Source records:
══════

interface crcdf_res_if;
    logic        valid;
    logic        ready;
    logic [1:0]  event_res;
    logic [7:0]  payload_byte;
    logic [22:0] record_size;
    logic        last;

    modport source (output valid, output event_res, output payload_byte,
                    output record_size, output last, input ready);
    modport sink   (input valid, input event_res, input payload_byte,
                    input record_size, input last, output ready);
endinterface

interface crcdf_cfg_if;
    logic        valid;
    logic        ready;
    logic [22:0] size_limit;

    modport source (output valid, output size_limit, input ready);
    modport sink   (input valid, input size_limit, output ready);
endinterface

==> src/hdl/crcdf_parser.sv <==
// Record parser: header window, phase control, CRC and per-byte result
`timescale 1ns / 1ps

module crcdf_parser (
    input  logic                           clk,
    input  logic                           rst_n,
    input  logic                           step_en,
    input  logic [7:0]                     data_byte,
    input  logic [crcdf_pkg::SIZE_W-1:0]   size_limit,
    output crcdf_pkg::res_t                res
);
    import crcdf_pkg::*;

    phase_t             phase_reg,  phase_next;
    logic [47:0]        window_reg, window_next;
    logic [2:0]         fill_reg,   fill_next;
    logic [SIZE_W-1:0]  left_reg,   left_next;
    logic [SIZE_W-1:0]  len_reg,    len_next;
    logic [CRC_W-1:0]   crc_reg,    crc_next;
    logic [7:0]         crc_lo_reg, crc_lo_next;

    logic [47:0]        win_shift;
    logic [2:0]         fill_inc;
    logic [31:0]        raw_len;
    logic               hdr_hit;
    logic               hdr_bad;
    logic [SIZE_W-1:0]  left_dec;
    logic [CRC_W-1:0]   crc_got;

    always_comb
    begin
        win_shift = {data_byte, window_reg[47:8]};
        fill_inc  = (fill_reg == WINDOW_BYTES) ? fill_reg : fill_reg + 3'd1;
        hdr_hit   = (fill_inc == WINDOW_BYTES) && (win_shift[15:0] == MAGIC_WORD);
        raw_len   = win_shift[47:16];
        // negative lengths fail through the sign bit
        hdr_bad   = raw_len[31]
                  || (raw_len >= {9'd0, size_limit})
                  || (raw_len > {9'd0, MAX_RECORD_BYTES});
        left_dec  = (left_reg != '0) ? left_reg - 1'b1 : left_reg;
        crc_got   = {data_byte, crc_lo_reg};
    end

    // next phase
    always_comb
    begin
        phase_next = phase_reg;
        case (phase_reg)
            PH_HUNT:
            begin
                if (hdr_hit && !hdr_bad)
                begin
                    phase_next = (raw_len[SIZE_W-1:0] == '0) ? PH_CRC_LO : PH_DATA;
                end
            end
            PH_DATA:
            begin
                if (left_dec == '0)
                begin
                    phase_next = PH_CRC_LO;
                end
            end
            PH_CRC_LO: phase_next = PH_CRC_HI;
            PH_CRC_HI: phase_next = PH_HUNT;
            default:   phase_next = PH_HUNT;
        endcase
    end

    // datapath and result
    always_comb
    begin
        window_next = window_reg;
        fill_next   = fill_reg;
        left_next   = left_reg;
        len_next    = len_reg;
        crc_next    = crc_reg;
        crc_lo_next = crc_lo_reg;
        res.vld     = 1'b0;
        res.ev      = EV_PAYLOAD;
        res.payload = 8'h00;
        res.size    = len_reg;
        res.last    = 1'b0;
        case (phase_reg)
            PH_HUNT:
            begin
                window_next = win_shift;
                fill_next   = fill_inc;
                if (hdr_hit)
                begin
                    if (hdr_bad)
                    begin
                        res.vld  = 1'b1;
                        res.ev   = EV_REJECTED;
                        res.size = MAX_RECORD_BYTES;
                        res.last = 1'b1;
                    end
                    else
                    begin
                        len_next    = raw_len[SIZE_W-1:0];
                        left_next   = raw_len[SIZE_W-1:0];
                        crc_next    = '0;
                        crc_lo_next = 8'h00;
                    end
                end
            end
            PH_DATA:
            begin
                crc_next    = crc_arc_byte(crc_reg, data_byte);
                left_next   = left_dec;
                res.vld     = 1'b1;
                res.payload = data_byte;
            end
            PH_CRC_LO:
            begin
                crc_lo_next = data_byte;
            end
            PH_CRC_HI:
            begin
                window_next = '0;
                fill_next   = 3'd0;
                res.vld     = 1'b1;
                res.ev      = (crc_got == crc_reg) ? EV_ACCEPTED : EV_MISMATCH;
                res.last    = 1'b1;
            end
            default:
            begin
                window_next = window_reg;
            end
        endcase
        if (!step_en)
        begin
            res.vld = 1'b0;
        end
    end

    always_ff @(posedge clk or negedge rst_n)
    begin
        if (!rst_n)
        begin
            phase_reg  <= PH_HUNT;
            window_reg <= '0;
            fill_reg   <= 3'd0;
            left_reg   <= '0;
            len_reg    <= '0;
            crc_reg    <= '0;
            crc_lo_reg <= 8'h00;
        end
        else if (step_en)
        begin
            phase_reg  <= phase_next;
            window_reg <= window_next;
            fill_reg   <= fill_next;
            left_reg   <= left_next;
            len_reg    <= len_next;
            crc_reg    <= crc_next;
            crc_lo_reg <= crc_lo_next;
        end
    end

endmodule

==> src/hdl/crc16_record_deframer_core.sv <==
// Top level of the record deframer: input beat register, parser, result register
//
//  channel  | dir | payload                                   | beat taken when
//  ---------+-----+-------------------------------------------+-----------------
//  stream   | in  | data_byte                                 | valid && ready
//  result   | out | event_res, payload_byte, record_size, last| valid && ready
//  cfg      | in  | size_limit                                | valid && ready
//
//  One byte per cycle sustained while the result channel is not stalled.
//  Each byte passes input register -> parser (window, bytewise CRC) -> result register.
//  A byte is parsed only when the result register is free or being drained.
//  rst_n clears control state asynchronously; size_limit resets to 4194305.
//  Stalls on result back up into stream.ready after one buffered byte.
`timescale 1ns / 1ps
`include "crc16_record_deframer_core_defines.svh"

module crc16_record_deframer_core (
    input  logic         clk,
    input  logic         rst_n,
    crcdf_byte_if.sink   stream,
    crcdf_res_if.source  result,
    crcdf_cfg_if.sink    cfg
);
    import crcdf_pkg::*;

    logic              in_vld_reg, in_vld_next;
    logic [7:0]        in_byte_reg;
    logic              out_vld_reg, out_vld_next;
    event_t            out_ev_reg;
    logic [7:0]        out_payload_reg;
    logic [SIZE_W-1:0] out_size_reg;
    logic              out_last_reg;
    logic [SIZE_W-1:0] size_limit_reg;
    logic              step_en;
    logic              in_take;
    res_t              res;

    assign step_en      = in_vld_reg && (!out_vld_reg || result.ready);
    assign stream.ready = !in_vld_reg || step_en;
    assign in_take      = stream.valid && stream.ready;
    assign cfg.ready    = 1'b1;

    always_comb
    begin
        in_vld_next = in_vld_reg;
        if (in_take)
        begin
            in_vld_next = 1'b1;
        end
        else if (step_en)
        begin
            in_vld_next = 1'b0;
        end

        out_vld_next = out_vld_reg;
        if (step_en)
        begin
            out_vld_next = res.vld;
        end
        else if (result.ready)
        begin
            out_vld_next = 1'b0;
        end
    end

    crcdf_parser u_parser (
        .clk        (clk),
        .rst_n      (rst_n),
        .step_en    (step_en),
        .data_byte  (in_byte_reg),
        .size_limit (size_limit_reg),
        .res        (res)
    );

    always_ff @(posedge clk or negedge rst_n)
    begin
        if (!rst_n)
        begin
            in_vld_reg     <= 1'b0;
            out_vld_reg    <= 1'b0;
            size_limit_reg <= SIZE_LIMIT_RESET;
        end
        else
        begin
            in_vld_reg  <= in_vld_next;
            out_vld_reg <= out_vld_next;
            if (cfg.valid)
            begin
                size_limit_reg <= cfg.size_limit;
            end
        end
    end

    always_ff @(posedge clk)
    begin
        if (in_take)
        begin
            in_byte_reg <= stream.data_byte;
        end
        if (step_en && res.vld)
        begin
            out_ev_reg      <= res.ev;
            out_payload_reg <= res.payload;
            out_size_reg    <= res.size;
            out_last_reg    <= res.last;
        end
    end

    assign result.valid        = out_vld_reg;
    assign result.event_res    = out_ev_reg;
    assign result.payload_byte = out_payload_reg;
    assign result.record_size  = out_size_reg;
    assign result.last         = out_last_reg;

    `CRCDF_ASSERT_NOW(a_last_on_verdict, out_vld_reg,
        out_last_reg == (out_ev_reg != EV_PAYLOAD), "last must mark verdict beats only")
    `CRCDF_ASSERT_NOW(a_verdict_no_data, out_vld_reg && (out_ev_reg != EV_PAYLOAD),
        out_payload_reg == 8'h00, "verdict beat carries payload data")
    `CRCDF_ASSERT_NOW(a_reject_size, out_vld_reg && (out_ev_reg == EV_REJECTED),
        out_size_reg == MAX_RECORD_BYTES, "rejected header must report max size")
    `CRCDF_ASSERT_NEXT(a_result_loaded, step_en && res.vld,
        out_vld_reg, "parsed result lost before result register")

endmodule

══════

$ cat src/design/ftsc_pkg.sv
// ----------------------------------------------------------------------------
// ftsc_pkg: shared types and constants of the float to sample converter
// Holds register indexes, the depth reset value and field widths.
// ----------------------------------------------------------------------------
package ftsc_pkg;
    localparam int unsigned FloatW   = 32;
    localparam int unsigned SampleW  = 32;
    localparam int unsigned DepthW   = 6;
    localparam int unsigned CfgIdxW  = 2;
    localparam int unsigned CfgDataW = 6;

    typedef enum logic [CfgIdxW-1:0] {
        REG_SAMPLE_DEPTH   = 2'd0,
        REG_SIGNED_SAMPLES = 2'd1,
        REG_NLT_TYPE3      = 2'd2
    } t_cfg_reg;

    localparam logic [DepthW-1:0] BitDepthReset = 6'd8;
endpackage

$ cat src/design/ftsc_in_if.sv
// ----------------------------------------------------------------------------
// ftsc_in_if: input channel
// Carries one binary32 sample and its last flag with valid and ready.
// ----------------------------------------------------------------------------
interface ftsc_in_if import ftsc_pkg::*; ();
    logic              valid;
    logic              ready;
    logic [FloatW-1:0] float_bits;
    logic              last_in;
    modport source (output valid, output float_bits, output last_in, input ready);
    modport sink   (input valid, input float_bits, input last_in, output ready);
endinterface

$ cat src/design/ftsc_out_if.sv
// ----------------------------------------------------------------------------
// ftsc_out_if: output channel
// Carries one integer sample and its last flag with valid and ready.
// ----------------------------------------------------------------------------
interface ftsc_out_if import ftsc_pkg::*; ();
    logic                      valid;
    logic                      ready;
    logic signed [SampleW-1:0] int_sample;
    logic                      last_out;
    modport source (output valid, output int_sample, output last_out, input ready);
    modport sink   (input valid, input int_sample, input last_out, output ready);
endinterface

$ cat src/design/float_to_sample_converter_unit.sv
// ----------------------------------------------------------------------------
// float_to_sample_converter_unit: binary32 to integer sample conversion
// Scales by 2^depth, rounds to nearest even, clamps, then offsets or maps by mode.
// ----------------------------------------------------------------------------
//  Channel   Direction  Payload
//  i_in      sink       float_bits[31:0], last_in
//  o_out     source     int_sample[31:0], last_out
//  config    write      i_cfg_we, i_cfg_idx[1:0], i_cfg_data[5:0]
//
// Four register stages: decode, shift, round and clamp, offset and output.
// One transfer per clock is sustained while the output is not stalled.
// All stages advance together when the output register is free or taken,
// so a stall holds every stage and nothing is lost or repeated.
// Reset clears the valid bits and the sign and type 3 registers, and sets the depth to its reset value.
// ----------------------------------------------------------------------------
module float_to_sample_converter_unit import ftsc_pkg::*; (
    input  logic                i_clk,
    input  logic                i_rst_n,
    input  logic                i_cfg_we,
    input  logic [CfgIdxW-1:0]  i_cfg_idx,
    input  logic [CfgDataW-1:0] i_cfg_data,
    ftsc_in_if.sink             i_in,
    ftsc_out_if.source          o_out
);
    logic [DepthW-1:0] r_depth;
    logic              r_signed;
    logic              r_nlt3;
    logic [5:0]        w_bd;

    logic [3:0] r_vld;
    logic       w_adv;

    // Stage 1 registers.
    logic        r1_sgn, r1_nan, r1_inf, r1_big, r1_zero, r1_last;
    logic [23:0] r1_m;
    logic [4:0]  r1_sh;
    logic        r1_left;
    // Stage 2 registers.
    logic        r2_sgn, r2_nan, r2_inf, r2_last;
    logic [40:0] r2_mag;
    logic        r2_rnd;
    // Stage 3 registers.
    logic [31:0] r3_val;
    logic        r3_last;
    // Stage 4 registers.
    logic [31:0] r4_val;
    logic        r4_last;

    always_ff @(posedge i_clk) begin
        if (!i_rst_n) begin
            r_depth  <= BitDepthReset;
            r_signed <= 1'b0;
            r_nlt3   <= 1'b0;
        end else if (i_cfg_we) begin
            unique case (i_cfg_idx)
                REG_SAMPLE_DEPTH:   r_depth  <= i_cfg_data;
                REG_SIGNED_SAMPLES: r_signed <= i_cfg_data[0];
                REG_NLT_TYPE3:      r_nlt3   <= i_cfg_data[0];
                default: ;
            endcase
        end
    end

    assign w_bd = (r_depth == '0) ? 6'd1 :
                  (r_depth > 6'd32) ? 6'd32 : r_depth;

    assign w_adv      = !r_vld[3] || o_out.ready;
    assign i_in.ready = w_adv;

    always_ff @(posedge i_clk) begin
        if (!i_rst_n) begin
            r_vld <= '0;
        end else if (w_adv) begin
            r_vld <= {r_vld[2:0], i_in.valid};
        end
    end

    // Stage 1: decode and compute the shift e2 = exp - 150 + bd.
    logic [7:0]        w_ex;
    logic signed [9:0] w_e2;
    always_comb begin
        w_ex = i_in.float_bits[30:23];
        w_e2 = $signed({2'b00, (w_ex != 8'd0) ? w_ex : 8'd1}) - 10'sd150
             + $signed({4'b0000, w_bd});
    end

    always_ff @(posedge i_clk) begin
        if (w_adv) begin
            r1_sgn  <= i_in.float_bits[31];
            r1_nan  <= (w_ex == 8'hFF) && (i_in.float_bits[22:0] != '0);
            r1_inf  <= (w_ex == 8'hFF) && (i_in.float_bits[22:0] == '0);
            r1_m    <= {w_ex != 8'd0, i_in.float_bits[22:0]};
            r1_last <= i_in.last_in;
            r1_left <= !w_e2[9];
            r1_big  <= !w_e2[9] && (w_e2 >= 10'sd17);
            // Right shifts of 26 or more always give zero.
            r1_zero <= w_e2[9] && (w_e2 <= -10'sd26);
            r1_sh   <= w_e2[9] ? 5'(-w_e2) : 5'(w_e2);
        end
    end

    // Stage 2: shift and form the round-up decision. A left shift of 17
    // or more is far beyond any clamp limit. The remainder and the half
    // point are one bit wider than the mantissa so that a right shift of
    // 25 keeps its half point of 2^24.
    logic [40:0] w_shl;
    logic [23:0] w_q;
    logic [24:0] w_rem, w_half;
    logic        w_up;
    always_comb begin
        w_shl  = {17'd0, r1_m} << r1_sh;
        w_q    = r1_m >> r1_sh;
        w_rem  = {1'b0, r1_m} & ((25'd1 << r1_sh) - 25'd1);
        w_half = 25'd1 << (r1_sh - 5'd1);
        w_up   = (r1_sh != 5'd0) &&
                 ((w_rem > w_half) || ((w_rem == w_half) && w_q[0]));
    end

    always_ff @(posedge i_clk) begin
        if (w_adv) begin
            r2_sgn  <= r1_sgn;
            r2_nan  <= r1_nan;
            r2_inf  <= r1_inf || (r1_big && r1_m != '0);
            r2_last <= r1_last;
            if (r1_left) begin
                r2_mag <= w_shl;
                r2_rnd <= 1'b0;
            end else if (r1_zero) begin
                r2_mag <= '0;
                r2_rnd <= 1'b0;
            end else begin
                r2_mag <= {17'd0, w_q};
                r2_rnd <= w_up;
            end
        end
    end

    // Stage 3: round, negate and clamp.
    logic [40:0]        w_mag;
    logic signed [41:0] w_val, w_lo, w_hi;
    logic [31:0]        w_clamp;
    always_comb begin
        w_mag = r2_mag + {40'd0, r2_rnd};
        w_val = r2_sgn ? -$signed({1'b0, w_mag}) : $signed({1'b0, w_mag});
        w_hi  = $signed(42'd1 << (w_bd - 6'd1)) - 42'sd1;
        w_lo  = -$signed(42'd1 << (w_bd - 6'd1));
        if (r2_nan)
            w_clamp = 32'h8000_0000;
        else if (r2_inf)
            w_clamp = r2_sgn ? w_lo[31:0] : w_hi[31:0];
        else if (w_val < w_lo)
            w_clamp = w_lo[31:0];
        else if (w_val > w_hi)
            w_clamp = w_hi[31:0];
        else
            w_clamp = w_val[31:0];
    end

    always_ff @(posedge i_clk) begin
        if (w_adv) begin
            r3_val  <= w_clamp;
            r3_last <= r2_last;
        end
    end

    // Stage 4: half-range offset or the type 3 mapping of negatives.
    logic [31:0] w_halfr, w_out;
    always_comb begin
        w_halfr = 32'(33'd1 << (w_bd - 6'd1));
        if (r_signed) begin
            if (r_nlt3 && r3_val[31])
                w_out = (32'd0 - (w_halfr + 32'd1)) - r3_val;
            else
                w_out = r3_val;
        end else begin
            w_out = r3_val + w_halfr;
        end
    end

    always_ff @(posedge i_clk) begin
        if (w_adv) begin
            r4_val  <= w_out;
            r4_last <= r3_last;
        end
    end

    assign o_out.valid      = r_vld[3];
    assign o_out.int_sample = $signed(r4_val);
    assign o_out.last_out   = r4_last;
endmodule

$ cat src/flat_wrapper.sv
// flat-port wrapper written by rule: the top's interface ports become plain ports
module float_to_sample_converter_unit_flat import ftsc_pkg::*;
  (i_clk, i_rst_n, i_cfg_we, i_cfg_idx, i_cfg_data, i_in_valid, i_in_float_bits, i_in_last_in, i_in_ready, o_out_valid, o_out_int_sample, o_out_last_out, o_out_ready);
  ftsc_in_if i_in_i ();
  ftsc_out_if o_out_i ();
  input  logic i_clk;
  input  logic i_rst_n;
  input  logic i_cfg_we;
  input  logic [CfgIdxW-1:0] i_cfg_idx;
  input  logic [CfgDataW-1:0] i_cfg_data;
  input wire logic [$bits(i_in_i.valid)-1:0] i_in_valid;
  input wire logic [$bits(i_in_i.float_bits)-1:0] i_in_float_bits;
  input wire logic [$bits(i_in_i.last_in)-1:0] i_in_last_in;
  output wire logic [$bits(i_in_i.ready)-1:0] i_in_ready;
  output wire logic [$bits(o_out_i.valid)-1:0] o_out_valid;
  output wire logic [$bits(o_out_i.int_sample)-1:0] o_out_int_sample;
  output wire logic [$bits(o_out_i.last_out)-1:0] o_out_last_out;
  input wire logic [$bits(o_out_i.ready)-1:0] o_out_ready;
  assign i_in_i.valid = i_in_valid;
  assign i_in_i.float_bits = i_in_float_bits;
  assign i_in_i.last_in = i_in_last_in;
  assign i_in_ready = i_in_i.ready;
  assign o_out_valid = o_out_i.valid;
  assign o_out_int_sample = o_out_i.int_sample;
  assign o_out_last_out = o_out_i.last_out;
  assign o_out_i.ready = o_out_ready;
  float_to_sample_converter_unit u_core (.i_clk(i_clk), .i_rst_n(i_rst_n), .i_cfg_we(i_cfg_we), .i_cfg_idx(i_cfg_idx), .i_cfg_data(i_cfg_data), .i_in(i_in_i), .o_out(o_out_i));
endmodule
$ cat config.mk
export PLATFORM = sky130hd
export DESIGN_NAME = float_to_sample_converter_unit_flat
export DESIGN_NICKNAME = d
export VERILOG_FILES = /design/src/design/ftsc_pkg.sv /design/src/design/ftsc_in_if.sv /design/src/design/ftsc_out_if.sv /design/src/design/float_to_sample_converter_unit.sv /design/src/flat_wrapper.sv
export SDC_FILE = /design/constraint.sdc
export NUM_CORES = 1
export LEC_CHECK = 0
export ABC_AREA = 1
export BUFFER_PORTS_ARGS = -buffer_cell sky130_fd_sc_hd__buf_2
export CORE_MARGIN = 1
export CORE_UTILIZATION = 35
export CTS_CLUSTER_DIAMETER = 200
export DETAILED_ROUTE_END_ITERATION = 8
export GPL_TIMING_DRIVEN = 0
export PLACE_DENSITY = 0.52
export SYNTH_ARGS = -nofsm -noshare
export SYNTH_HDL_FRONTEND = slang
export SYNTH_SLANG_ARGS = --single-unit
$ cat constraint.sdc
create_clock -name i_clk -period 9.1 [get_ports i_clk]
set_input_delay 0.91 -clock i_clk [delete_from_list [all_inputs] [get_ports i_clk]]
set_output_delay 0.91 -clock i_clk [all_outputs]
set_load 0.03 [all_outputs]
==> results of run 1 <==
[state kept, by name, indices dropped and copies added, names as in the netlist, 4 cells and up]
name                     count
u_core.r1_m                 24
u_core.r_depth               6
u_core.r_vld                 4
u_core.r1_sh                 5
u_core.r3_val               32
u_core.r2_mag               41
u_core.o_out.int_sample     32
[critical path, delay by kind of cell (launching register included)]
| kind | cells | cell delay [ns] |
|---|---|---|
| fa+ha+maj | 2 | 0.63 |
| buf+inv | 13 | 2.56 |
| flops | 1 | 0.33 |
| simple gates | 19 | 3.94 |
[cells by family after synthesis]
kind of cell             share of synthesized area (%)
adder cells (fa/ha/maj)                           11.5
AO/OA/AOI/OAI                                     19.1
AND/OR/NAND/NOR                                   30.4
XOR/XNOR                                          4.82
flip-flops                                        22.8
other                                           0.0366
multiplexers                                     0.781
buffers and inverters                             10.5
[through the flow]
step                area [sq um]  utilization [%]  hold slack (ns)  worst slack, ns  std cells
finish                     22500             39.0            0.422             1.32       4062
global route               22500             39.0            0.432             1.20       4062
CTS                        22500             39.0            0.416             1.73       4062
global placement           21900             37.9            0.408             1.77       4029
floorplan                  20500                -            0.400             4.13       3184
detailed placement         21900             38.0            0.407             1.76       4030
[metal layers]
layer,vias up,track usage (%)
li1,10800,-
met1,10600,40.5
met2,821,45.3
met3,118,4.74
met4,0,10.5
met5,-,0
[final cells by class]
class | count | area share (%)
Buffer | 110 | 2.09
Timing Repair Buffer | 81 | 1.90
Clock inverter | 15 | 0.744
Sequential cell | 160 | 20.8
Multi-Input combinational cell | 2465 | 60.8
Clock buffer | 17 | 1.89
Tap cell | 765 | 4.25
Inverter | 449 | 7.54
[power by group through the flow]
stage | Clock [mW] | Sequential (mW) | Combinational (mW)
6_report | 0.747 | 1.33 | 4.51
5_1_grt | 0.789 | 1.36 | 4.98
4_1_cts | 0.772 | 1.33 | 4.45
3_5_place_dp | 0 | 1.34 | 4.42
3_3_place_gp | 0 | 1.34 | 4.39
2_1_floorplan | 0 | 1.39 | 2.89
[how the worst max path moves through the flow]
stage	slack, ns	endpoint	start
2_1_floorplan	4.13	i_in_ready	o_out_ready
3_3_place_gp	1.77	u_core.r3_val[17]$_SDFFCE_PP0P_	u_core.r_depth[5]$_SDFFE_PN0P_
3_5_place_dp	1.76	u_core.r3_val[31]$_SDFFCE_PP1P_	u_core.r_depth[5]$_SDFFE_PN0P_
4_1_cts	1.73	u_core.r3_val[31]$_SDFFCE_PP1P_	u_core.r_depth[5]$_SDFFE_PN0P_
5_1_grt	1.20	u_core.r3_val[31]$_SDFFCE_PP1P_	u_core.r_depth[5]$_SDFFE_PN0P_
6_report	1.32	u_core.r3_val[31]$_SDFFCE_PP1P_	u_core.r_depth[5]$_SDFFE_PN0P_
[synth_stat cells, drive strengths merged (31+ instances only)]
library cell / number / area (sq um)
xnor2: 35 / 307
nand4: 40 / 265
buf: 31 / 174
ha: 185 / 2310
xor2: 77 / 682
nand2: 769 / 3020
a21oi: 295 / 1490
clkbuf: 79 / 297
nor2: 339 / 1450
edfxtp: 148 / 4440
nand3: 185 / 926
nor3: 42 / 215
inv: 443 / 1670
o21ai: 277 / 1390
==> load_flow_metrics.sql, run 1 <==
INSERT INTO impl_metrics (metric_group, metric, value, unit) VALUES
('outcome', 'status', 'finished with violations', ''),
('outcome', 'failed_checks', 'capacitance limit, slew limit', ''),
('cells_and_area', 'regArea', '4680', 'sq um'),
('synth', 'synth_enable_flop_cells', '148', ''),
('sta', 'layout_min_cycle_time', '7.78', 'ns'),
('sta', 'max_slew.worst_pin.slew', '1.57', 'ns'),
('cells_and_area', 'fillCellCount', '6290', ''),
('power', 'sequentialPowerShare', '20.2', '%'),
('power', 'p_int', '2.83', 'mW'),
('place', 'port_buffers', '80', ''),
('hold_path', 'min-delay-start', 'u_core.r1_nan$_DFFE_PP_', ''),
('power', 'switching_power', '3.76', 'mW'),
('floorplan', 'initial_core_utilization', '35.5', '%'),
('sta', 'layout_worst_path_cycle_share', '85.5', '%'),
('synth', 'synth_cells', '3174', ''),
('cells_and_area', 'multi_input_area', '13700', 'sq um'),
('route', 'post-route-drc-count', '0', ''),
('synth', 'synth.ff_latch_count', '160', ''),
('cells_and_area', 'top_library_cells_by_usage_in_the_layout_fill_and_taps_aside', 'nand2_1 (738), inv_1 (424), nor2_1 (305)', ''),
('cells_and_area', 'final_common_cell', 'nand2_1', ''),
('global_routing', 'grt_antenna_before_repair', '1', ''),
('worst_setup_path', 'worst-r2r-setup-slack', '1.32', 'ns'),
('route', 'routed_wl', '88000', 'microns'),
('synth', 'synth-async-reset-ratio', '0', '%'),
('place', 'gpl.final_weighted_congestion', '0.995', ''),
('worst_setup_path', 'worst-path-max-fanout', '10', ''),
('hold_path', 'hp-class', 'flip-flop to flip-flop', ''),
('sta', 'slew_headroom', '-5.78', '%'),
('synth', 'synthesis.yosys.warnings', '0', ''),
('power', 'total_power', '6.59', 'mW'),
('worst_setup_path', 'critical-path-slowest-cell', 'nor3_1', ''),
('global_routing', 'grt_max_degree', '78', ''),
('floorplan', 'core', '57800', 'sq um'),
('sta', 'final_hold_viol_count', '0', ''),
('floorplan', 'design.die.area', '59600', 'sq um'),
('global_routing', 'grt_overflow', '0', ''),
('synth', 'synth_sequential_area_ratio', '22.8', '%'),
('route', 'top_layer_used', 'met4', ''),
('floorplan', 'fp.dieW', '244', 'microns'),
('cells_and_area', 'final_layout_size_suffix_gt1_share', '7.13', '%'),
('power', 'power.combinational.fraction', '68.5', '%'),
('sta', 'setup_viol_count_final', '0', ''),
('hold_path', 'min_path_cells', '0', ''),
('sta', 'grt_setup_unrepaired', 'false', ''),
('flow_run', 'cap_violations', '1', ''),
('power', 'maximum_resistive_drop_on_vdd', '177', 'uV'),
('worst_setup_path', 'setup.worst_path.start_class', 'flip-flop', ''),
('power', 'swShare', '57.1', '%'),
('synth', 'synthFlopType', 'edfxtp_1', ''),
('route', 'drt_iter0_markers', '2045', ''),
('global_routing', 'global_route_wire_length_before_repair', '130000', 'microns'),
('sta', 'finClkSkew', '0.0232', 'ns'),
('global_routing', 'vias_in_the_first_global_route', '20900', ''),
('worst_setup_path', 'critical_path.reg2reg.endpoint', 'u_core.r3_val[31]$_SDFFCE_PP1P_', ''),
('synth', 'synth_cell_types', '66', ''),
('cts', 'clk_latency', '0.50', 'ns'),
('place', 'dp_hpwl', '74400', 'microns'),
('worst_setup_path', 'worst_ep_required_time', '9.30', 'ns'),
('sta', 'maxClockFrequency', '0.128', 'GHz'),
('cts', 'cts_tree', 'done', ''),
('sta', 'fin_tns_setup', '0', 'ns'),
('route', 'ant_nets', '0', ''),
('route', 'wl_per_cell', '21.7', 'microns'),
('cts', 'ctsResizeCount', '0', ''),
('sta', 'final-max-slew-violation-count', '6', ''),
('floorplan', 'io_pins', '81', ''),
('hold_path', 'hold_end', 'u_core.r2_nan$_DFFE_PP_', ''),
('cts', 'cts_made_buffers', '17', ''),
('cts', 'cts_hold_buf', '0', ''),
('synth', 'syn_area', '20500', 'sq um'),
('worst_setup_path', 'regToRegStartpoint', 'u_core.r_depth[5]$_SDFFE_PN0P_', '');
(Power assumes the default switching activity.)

══════

§ What is required: Look for the word "only". Copy out every line of the data that has it.

§ Result of the task:
//  A byte is parsed only when the result register is free or being drained.
        out_last_reg == (out_ev_reg != EV_PAYLOAD), "last must mark verdict beats only")
[synth_stat cells, drive strengths merged (31+ instances only)]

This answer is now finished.